- PROBLEM DETAILS
Using the data below, return every line that holds the word "left".

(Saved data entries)
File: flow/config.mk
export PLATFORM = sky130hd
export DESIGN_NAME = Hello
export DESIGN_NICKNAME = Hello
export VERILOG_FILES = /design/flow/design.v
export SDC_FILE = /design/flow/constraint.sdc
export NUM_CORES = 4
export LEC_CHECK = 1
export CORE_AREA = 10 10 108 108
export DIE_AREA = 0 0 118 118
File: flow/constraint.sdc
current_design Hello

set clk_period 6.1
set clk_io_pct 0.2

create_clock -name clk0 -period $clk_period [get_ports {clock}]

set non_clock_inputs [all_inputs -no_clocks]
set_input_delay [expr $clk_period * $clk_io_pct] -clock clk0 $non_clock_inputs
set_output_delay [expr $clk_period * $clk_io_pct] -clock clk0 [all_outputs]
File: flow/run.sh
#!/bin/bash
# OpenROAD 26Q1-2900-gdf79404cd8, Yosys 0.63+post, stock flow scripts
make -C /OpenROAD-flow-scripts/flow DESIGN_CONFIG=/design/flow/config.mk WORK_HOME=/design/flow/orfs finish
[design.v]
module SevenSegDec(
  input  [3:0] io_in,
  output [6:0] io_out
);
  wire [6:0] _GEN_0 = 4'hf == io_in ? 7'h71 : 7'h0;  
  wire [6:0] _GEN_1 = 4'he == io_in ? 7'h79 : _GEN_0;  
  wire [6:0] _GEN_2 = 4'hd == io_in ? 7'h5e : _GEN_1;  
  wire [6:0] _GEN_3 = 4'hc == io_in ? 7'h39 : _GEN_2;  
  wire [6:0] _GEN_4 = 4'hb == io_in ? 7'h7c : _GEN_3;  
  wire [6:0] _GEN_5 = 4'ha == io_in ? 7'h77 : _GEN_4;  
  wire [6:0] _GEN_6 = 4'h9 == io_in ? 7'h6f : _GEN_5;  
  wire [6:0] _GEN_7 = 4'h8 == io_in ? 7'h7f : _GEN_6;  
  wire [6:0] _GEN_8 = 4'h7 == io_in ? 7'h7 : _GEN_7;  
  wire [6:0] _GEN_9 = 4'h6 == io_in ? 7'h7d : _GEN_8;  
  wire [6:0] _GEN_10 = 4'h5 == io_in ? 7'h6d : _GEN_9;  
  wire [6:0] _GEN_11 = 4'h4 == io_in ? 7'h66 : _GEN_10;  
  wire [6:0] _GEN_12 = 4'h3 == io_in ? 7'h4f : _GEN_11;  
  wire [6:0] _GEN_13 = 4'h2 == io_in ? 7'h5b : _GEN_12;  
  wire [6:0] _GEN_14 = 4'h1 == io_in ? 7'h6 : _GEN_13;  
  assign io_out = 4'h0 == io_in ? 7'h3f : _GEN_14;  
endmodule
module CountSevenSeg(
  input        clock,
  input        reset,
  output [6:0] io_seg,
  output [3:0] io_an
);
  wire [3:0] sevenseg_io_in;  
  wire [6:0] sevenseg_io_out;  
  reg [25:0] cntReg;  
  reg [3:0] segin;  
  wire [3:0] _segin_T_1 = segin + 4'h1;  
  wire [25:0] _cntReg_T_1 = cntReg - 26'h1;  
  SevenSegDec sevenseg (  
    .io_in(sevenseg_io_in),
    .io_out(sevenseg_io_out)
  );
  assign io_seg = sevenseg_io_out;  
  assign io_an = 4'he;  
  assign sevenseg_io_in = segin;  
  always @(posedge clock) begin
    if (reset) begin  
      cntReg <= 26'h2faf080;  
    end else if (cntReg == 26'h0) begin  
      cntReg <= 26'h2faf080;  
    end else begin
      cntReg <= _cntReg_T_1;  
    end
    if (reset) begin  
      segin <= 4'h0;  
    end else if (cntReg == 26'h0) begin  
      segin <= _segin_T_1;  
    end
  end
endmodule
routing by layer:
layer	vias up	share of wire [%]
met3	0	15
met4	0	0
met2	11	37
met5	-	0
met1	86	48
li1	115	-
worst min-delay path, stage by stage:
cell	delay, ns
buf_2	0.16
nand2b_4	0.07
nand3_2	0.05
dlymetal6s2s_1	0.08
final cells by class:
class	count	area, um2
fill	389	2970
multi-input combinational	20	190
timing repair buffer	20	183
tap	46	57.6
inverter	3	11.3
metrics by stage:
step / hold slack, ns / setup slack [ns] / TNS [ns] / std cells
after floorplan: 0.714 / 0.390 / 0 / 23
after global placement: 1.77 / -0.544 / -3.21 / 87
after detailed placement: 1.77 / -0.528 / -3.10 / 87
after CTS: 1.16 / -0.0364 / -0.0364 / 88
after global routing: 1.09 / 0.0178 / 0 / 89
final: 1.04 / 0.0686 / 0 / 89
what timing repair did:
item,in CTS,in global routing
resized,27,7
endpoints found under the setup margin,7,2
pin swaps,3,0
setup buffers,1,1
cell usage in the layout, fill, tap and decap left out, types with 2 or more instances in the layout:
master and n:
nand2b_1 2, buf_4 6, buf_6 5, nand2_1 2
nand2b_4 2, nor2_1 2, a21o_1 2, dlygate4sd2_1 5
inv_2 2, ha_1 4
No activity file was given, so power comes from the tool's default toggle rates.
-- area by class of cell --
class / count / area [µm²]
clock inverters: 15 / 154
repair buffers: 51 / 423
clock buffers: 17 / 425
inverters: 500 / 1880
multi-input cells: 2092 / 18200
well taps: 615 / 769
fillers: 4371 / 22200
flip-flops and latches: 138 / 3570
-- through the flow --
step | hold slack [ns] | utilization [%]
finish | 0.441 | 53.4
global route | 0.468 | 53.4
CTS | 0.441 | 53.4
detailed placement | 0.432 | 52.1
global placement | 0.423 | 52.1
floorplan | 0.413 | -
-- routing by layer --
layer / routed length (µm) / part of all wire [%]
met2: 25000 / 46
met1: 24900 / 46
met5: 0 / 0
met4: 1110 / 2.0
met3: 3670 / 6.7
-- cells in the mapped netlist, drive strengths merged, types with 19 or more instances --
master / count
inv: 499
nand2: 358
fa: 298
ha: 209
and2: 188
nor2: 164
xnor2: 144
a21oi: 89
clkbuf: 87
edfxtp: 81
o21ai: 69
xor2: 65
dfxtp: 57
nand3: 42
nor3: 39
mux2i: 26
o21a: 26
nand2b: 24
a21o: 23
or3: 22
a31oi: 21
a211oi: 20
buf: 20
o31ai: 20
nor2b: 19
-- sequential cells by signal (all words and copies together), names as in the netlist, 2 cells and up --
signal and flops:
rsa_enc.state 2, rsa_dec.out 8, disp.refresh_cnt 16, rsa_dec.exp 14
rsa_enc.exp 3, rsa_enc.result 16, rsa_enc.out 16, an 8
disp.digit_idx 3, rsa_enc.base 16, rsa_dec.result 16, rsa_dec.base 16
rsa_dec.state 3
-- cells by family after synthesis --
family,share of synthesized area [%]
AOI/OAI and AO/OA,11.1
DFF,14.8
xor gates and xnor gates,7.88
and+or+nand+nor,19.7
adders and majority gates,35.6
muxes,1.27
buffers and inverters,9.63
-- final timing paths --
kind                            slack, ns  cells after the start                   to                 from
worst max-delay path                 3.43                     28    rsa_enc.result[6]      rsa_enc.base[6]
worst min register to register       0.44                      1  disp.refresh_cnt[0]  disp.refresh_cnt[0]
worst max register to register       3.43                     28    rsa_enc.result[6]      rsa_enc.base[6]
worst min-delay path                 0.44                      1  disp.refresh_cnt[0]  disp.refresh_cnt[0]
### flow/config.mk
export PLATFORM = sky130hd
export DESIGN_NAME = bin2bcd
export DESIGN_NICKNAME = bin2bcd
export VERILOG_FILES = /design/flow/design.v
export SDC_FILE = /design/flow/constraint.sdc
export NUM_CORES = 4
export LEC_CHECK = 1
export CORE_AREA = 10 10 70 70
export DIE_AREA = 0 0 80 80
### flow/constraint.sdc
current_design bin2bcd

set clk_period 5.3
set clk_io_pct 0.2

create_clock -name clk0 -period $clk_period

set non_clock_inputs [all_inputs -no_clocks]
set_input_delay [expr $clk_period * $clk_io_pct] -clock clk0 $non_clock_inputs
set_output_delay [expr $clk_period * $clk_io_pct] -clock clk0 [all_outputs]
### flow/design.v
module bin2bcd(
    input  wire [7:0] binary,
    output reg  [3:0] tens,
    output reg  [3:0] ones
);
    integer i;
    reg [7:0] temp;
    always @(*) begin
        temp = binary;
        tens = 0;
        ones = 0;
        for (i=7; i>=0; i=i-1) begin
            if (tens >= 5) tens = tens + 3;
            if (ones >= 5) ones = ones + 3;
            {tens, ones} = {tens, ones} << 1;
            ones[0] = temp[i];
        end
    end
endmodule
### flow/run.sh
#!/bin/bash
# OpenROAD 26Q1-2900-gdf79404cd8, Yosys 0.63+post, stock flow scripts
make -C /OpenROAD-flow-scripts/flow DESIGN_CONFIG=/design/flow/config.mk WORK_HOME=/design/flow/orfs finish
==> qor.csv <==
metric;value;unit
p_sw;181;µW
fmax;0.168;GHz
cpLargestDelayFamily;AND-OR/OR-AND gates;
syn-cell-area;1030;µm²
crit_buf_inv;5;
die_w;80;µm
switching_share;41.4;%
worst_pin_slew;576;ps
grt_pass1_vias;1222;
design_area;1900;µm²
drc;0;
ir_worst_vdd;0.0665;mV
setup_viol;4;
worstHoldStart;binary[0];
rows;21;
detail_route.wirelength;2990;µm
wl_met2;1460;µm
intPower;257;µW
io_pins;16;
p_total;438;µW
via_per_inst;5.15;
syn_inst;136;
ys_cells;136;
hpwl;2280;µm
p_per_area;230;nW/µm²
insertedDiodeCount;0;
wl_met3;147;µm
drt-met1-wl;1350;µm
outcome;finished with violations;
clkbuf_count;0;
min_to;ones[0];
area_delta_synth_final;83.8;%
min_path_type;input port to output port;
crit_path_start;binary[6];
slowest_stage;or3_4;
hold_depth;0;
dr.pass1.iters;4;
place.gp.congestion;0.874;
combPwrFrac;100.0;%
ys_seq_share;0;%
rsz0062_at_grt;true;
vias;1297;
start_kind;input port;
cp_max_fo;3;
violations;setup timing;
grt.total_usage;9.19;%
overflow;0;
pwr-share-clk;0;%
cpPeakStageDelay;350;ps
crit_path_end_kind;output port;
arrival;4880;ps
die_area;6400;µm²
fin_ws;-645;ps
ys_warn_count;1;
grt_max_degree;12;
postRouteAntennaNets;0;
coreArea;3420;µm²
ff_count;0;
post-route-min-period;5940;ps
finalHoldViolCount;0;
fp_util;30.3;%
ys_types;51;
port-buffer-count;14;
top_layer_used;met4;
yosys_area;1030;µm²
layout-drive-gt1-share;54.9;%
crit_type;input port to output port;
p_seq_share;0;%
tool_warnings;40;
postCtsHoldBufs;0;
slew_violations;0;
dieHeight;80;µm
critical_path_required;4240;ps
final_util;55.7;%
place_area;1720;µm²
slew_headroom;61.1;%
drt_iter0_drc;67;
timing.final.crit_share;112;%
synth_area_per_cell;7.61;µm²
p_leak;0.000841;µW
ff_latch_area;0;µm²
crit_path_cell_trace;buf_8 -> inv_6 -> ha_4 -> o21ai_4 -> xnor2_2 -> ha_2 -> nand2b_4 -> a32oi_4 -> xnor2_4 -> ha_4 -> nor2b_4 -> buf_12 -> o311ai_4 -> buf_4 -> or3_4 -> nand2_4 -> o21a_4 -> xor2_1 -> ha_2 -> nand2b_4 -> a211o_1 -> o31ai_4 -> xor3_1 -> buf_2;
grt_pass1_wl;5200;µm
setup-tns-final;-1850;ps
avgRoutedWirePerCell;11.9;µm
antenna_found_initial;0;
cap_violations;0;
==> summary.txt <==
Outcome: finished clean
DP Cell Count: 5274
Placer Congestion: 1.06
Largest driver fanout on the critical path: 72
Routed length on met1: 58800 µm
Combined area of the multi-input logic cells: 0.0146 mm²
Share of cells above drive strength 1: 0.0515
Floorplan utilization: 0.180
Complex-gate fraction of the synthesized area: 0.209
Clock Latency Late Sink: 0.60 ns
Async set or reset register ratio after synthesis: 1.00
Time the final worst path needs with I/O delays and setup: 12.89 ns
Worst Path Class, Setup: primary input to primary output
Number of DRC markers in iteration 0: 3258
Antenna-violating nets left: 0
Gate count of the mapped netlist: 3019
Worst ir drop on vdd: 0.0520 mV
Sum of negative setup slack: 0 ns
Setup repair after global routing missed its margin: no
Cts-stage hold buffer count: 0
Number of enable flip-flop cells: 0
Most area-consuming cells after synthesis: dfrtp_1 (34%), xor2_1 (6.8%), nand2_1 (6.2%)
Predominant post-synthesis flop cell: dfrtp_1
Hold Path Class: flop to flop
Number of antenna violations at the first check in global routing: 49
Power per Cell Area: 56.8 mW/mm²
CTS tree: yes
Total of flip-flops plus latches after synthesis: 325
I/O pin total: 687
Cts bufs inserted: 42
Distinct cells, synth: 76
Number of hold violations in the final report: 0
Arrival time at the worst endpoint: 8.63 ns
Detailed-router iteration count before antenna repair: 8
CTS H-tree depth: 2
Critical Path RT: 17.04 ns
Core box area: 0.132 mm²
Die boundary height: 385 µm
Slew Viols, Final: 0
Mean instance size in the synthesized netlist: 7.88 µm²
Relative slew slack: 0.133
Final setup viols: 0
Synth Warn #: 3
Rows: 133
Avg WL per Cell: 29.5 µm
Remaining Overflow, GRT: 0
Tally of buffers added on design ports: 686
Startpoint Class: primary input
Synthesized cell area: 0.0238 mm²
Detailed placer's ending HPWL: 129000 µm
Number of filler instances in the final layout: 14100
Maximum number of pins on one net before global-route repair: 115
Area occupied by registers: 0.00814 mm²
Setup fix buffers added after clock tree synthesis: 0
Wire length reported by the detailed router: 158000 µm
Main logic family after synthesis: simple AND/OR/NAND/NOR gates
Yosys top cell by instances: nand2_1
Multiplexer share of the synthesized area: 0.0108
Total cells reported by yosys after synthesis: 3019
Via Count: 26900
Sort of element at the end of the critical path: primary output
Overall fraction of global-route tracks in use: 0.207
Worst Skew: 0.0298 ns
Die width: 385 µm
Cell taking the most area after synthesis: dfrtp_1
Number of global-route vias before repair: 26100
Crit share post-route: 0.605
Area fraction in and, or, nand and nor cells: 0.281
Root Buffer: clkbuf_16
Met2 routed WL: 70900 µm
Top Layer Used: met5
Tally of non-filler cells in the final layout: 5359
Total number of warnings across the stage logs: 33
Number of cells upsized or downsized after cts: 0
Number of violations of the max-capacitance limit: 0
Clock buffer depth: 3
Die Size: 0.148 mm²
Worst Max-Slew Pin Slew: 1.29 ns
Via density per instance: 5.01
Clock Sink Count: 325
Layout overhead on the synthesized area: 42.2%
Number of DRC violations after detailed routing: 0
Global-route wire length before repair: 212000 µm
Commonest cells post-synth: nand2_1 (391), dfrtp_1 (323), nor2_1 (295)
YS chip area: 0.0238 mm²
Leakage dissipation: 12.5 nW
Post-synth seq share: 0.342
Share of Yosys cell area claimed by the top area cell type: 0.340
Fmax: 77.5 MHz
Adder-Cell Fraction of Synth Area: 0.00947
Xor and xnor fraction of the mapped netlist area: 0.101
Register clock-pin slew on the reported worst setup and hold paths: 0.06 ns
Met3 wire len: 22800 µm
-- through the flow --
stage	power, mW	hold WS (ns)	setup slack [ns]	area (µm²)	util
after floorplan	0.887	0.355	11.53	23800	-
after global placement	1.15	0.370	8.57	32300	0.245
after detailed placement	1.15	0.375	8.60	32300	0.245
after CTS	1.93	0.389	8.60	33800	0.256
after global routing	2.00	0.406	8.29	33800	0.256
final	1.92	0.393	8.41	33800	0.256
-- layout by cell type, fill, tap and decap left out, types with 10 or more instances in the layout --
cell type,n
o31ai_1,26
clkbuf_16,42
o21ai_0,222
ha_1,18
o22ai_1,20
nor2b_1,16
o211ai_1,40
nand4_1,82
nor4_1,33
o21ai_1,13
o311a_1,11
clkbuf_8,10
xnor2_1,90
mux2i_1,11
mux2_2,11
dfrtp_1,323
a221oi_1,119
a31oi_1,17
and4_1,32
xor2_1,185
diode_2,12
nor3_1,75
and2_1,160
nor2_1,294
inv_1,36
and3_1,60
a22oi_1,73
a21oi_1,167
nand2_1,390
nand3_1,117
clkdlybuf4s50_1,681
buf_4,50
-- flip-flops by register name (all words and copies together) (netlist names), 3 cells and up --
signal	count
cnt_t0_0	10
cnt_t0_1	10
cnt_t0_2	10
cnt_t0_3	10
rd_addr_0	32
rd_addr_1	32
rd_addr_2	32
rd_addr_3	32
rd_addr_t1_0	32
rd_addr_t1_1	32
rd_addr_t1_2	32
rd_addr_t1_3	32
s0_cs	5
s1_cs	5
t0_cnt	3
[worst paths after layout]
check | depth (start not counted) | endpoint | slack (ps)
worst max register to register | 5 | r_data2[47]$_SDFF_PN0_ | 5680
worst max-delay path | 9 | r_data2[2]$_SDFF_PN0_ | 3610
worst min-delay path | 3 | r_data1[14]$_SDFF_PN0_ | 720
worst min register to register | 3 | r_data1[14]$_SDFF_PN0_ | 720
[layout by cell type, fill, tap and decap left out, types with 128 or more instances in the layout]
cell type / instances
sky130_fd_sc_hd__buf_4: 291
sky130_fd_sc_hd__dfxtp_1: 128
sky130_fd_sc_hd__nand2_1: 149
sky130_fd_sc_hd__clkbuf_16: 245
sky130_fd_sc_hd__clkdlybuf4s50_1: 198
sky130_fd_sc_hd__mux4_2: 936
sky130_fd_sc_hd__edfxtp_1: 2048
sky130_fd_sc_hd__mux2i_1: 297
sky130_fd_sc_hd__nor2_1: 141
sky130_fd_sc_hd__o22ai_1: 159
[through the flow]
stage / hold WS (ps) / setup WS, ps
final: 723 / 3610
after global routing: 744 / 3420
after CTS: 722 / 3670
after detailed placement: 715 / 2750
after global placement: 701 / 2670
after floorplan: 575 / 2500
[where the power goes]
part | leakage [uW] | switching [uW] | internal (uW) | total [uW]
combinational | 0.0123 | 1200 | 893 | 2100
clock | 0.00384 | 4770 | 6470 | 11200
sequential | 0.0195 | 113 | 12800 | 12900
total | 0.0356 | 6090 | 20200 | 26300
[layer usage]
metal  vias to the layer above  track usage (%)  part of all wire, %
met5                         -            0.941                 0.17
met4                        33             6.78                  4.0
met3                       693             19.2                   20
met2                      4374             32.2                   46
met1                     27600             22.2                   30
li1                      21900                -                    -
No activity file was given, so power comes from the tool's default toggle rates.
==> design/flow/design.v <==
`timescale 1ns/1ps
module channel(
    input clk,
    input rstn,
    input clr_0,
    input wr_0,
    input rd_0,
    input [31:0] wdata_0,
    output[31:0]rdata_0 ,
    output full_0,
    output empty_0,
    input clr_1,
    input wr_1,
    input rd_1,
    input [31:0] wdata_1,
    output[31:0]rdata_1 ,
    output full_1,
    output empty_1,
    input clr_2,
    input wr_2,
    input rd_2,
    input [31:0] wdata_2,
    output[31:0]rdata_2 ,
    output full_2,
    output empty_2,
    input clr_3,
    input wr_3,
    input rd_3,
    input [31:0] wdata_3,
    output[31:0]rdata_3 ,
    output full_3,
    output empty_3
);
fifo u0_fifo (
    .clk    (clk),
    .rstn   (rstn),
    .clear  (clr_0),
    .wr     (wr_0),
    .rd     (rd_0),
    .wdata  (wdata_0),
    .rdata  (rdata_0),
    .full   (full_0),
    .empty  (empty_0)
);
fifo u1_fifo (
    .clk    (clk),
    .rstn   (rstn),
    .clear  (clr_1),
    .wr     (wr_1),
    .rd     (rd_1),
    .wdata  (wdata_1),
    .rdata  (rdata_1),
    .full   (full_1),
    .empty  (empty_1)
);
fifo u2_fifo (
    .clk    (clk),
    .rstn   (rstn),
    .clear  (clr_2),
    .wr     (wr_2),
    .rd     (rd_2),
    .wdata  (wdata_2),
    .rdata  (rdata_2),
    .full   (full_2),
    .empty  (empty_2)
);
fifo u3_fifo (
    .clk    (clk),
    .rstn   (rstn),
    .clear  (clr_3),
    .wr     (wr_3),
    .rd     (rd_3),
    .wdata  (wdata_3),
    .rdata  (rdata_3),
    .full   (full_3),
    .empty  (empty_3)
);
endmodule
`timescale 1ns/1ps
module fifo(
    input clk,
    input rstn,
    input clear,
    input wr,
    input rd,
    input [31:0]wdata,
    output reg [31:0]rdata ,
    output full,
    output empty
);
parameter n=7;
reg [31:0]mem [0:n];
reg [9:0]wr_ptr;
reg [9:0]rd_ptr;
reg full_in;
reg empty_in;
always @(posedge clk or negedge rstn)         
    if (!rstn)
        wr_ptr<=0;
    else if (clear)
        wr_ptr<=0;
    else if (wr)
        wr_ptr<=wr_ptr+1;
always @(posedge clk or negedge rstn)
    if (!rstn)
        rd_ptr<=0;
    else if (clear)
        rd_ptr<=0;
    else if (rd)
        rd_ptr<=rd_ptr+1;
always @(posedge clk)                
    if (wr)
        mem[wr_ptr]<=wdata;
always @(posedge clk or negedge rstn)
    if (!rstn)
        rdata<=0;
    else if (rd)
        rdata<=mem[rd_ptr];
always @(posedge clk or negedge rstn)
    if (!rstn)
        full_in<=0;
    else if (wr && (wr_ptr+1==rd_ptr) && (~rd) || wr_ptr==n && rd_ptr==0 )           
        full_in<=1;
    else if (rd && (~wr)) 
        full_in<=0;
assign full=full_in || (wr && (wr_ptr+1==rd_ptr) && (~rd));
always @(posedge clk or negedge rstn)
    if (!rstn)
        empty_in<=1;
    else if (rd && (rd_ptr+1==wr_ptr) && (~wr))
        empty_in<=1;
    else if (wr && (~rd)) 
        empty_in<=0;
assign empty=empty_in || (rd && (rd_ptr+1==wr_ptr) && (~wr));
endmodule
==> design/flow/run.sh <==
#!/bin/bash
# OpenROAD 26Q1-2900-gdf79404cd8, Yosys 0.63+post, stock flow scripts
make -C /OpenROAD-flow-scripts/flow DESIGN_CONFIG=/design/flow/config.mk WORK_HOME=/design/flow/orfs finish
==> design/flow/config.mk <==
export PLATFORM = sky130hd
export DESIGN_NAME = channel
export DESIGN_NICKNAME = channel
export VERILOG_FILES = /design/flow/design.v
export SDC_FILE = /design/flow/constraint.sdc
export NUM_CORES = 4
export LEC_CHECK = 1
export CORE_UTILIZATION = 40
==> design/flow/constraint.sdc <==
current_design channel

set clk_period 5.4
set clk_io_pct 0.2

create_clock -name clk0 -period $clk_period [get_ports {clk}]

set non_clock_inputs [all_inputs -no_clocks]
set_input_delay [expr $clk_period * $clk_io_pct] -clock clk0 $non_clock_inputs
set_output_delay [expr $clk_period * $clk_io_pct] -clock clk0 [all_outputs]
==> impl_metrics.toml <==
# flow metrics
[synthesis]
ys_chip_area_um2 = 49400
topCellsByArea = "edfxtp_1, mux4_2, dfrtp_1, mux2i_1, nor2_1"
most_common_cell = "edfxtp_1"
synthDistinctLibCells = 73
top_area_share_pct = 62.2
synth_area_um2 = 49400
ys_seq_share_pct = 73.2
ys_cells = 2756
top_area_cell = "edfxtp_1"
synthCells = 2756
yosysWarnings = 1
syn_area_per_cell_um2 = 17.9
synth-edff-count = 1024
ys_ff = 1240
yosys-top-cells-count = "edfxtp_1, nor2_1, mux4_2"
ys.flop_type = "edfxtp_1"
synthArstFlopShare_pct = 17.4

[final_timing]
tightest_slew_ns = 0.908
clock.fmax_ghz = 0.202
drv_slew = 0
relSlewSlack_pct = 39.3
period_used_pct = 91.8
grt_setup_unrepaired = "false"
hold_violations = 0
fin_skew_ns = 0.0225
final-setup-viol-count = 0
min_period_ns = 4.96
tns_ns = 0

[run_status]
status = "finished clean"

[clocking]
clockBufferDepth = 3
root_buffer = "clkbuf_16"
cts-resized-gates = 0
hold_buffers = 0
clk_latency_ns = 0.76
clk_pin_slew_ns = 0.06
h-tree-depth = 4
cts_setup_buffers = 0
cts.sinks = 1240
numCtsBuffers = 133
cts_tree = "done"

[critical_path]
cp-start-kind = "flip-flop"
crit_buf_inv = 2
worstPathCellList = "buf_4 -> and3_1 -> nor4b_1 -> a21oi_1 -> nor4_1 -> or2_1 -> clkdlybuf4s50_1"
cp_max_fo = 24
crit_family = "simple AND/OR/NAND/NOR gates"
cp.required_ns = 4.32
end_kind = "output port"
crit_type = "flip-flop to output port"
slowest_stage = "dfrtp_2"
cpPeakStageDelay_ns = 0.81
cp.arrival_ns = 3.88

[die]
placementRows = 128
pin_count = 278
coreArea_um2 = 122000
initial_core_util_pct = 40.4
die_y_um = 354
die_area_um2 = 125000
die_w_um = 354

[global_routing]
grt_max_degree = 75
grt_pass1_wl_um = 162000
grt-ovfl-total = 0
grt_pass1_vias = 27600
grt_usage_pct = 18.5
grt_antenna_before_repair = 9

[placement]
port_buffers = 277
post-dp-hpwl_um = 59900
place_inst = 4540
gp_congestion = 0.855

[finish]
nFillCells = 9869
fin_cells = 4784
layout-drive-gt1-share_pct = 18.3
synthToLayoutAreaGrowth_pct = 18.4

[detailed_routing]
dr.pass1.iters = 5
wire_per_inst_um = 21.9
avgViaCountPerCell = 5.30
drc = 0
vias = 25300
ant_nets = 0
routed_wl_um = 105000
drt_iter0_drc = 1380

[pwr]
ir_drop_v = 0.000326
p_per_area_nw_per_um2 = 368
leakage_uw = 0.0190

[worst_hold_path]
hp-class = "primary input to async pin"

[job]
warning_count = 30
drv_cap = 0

- ANSWER TO THE EXERCISE
cell usage in the layout, fill, tap and decap left out, types with 2 or more instances in the layout:
Antenna-violating nets left: 0
-- layout by cell type, fill, tap and decap left out, types with 10 or more instances in the layout --
[layout by cell type, fill, tap and decap left out, types with 128 or more instances in the layout]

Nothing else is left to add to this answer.